Action: VIX ($18.40 ) Sold to Close half of June 16/20 call spread & June 14 Put at 1.25 for a 1.25 gain
Enis: This trade structure is one that we have preferred on the VIX over the last couple of months (our May structure was similar, and expired for a small net gain despite the market moving higher over that period), since the VIX seems to have found a floor in the 13-14 area, giving this sort of structure a high chance of reward with minimal risk. On this week’s VIX spot move to near 20, which we had targeted for taking at least partial profits, we took off half of the structure. If the VIX does revisit the low teens again, we have our eye on a similar structure for July VIX, depending on where the July VIX future is trading at that point.
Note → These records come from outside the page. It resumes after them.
Background: an optimization exercise with open tools, aiming at small area. Do not read the settings as production practice.
Where RTL was checked, it was by simulation tests only, not by an equivalence proof against the original.
No activity file was given, so power comes from the tool's default toggle rates. The flow treats the clock pin as an ideal source, which a real chip does not have.

red:
Design gemm_result_collector, start of the top module:
module gemm_result_collector #(
  parameter int DATA_WIDTH = gemm_pkg::DATA_WIDTH,
  parameter int LATENCY    = gemm_pkg::LATENCY,
  parameter int K_TILES    = gemm_pkg::K_TILES,
  parameter int COLS       = gemm_pkg::COLS,
  parameter int FIFO_DEPTH = gemm_pkg::FIFO_DEPTH
) (
  input  logic                       clk,
  input  logic                       rst,
  input  logic                       issue_valid,
  output logic                       issue_ready,
  input  logic [DATA_WIDTH-1:0]      ipu_data_in,
  output logic                       row_valid,
  input  logic                       row_ready,
  output logic [COLS*DATA_WIDTH-1:0] row_data
);
==> module result_row_fifo, before the edit <==
module result_row_fifo #(
  parameter int DW    = gemm_pkg::DATA_WIDTH,
  parameter int COLS  = gemm_pkg::COLS,
  parameter int DEPTH = gemm_pkg::FIFO_DEPTH
) (
  input  logic                 clk,
  input  logic                 rst,
  input  logic                 wen,
  input  logic [((COLS > 1) ? $clog2(COLS) : 1)-1:0] wcol,
  input  logic                 push,
  input  logic                 pop,
  input  logic [DW-1:0]        din,
  output logic                 empty,
  output logic [COLS*DW-1:0]   head
);
  localparam int AW = (DEPTH > 1) ? $clog2(DEPTH) : 1;
  localparam int CW = (COLS > 1) ? $clog2(COLS) : 1;
  logic [COLS*DW-1:0] ring [DEPTH];
  logic [AW:0]        wr_ptr, rd_ptr;
  logic [AW-1:0]      ph, pend_slot;
  logic [DEPTH-1:0]   hsel;
  logic [CW-1:0]      pend_col;
  logic [DW-1:0]      pend;
  logic               pend_vld, inj, bypass;
  logic [COLS-1:0]    keep;
  logic               pend_vld_n;
  logic [CW-1:0]      wcol_n, pend_col_n;
  logic [AW-1:0]      pend_slot_n;
  assign empty = (wr_ptr == rd_ptr);
  assign pend_col  = wcol - 1'b1;
  assign pend_slot = wr_ptr[AW-1:0] - AW'(wcol == '0);
  assign inj       = pend_vld && (AW'(pend_slot + ph) == AW'(DEPTH-1));
  assign bypass    = pend_vld && (wcol == '0) && (pend_slot == rd_ptr[AW-1:0]);
  always_comb begin
    head = '0;
    for (int p = 0; p < DEPTH; p++)
      head = head | (ring[p] & {(COLS*DW){hsel[p]}});
    if (bypass) head[(COLS-1)*DW +: DW] = pend;
  end
  always_ff @(posedge clk) begin
    if (rst) begin
      wr_ptr   <= '0;
      rd_ptr   <= '0;
      ph       <= '0;
      hsel     <= DEPTH'(1);
      pend_vld <= 1'b0;
    end else begin
      if (push) wr_ptr <= wr_ptr + 1'b1;
      if (pop) rd_ptr <= rd_ptr + 1'b1;
      ph <= ph + 1'b1;
      hsel <= pop ? {hsel[DEPTH-3:0], hsel[DEPTH-1:DEPTH-2]} : {hsel[DEPTH-2:0], hsel[DEPTH-1]};
      if (wen) pend_vld <= 1'b1;
      else if (inj) pend_vld <= 1'b0;
    end
  end
  always_ff @(posedge clk) begin
    if (wen) pend <= din;
  end
  assign pend_vld_n  = !rst && (wen || (pend_vld && !inj));
  assign wcol_n      = wcol + CW'(wen);
  assign pend_col_n  = wcol_n - 1'b1;
  assign pend_slot_n = AW'(wr_ptr[AW-1:0] + AW'(push)) - AW'(wcol_n == '0);
  always_ff @(posedge clk) begin
    for (int c = 0; c < COLS; c++)
      keep[c] <= !(pend_vld_n && pend_col_n == CW'(c) &&
                   (AW'(pend_slot_n + ph + 1'b1) == AW'(DEPTH-1)));
  end
  always_ff @(posedge clk) begin
    for (int p = 1; p < DEPTH; p++) ring[p] <= ring[p-1];
    for (int c = 0; c < COLS; c++)
      ring[0][c*DW +: DW] <= (pend & {DW{inj && pend_col == CW'(c)}}) |
                             (ring[DEPTH-1][c*DW +: DW] & {DW{keep[c]}});
  end
endmodule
Action: Sold to Open the T ($35.82) June22nd 36 Call at $0.40
New Position: Long the T June22nd / July 36 Call Calendar for $0.33
Enis: My entry on the long July 36 call turned out to be quite poor, as T sliced right through the 200 day moving average on a fast move down all the way below 35. Given that weakness after my entry, I wanted to reduce my risk on the trade when T rallied back to near my entry level (and the 200 day ma), so I sold a June22nd expiry 36 call to turn my trade into a call calendar. At this point, I am rooting for T to stay rangebound between 35 and 37 until June expiry, at which point I will reassess the structure.
Friday June 7th:
Action: Sold to Close the AMZN ($276) June22nd 270/255/240 Put Fly at $1.85 for a $1.75 loss
Enis: I might soon put AMZN on my banned trading list, as I have had little success trying to fade strength in this name, despite many signs of technical weakness building over the last 6 months. On Friday, AMZN moved above the recent 1 month high, which was my signal to get out of my put butterfly rather than leave it on as a bit of a hail mary trade, as it only has 2 weeks left until expiry and needs a 4% move lower just to break-even. Certainly possible, but the odds have moved starkly against me, and I took the loss as a result.
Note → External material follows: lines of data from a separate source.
From an optimization exercise on the open Yosys and OpenROAD flow, aimed at small area and a short achievable clock period; shortcuts taken in it are not production practice.
Where RTL was checked, it was by simulation tests only, not by an equivalence proof against the original.
Power figures rest on the tool's default switching activity, not on a simulated workload.

==> run a <==
// pccore_top
module pccore_top (
    input  logic                      clk,
    input  logic                      arst_n,
    input  logic                      psel,
    input  logic                      penable,
    input  logic                      pwrite,
    input  logic [12-1:0]  paddr,
    input  logic [8-1:0]  pwdata,
    output logic [8-1:0]  prdata,
    output logic                      pready,
    output logic                      pslverr
);
==> module pccore_top, before the edit <==
module pccore_top (
    input  logic                      clk,
    input  logic                      arst_n,
    input  logic                      psel,
    input  logic                      penable,
    input  logic                      pwrite,
    input  logic [12-1:0]  paddr,
    input  logic [8-1:0]  pwdata,
    output logic [8-1:0]  prdata,
    output logic                      pready,
    output logic                      pslverr
);
    localparam int NS = 9;
    localparam int NB = (8 - 2);          
    logic [2:0] cnt;
    logic       setup;
    logic       map_q;                            
    logic       start;                            
    assign setup = psel && !penable;
    assign start = setup && (cnt == 3'd0 || cnt[2:1] == 2'b11);
    always_ff @(posedge clk or negedge arst_n) begin
        if (!arst_n) begin
            cnt     <= 3'd0;
            pready  <= 1'b0;
            pslverr <= 1'b0;
        end else begin
            case (cnt)
                3'd0, 3'd6, 3'd7: cnt <= setup ? 3'd1 : 3'd0;
                3'd1:             cnt <= 3'd2;
                3'd2:             cnt <= 3'd3;
                3'd3:             cnt <= map_q ? 3'd4 : 3'd0;
                3'd4:             cnt <= 3'd5;
                default:          cnt <= 3'd6;
            endcase
            pready  <= (cnt == 3'd4 && map_q) || (cnt == 3'd2 && !map_q);
            pslverr <= cnt == 3'd2 && !map_q;
        end
    end
    logic [2:0] ph;
    logic [2:0] ph_n;                             
    assign ph_n = {ph[1:0], ~ph[2]};
    logic swept;
    logic swept_n;
    assign swept_n = swept || ph == 3'b100;
    always_ff @(posedge clk or negedge arst_n) begin
        if (!arst_n) begin
            ph    <= 3'd0;
            swept <= 1'b0;
        end else begin
            ph    <= ph_n;
            swept <= swept_n;
        end
    end
    logic [2:0] code;                             
    logic       scr;                              
    logic       wwin;                             
    logic       rwin;                             
    assign code = {paddr[2] & (paddr[1] | ~paddr[0]),
                   paddr[1] & (paddr[2] |  paddr[0]),
                   paddr[0]};
    assign scr  = (paddr[7:3] == 5'd0) && (paddr[2:1] != 2'd0);
    assign wwin = start || (cnt != 3'd0 && cnt[2:1] != 2'b11);
    assign rwin = start || (cnt != 3'd0 && !cnt[2]);
    logic [NS-1:0]            hit_nq;             
    logic [8-1:0] wd_q;               
    logic                     weq_nq;             
    logic                     req0_nq;            
    logic                     req2_nq;            
    logic                     idq_q;              
    always_ff @(posedge clk) begin
        for (int s = 0; s < NS; s++)
            hit_nq[s] <= paddr[11:8] != 4'(s);
        wd_q    <= pwdata;
        map_q   <= !paddr[11] || (paddr[10:8] == 3'd0) ? (paddr[7:3] == 5'd0) : 1'b0;
        weq_nq  <= !(wwin && pwrite && scr && (code == ph_n));
        req0_nq <= !(rwin && !pwrite && scr && swept_n && (code == ph_n));
        req2_nq <= !(rwin && !pwrite && scr && swept_n &&
                     (code == {ph_n[0], ~ph_n[2], ~ph_n[1]}));
        idq_q   <= start && !pwrite && (paddr[7:0] == 8'd0);
    end
    logic [8-1:0] ring [NS][NB];
    logic [2*NS-1:0]          rsel;               
    logic [2*NS-1:0]          rtap [8];  
    logic [8-1:0] rd_val;             
    for (genvar b = 0; b < 8; b++) begin : g_rd
        logic [2*NS/3-1:0] grp_n;
        for (genvar g = 0; g < 2*NS/3; g++) begin : g_grp
            pc_aoi3 u_aoi (.sel(rsel[3*g +: 3]), .d(rtap[b][3*g +: 3]), .y_n(grp_n[g]));
        end
        assign rd_val[b] = ~&grp_n;
    end
    for (genvar s = 0; s < NS; s++) begin : g_ring
        logic wsel;
        logic sel0;
        logic sel2;
        assign wsel = !(hit_nq[s] || weq_nq);
        assign sel0 = !(hit_nq[s] || req0_nq);
        assign sel2 = !(hit_nq[s] || req2_nq);
        logic [8-1:0] ring_in;
        logic keep;
        assign keep = swept && !wsel;
        for (genvar b = 0; b < 8; b++) begin : g_in
            pc_ao22 u_in (.a1(wsel), .a2(wd_q[b]), .b1(keep), .b2(ring[s][0][b]), .y(ring_in[b]));
        end
        always_ff @(posedge clk) begin
            for (int k = 0; k < NB - 1; k++)
                ring[s][k] <= ring[s][k+1];
            ring[s][NB-1] <= ring_in;
        end
        assign rsel[2*s]   = sel0;
        assign rsel[2*s+1] = sel2;
        for (genvar b = 0; b < 8; b++) begin : g_tap
            assign rtap[b][2*s]   = ring[s][0][b];
            assign rtap[b][2*s+1] = ring[s][2][b];
        end
    end
    localparam logic [NS*8-1:0] ID_LO = {8'h26, 8'h1e, 8'h08, 8'h29, 8'h1d,
                                         8'h1a, 8'h1b, 8'h24, 8'h2f};
    logic [7:0] id_lo;
    always_comb begin
        id_lo = 8'h00;
        for (int s = 0; s < NS; s++)
            id_lo |= {8{!hit_nq[s]}} & ID_LO[s*8 +: 8];
    end
    always_ff @(posedge clk) begin
        prdata <= ((cnt == 3'd1) ? 8'h00 : prdata) | rd_val |
                  ({8{idq_q}} & id_lo);
    end
endmodule
==> module pc_ao22, before the edit <==
module pc_ao22 (
    input  logic a1,
    input  logic a2,
    input  logic b1,
    input  logic b2,
    output logic y
);
    assign y = (a1 & a2) | (b1 & b2);
endmodule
Name That Trade Against Long Stock Position: AAPL ($440) Buy Aug 475/500 1×2 Call Spread for Even Money
Dan: It seems that the investment world is united in their belief that AAPL has bottomed, and it seems once again that everyone is long. The trade structure that I laid out on Friday for long holders is a levered way to add nearly 5.5% of yield for no cost if in fact the stock moves back to $500 over the next 2 and half months. If the stock does not reach the long call strike then the ratio spread will expire worthless and you are left the profit of loss from the stock under $475.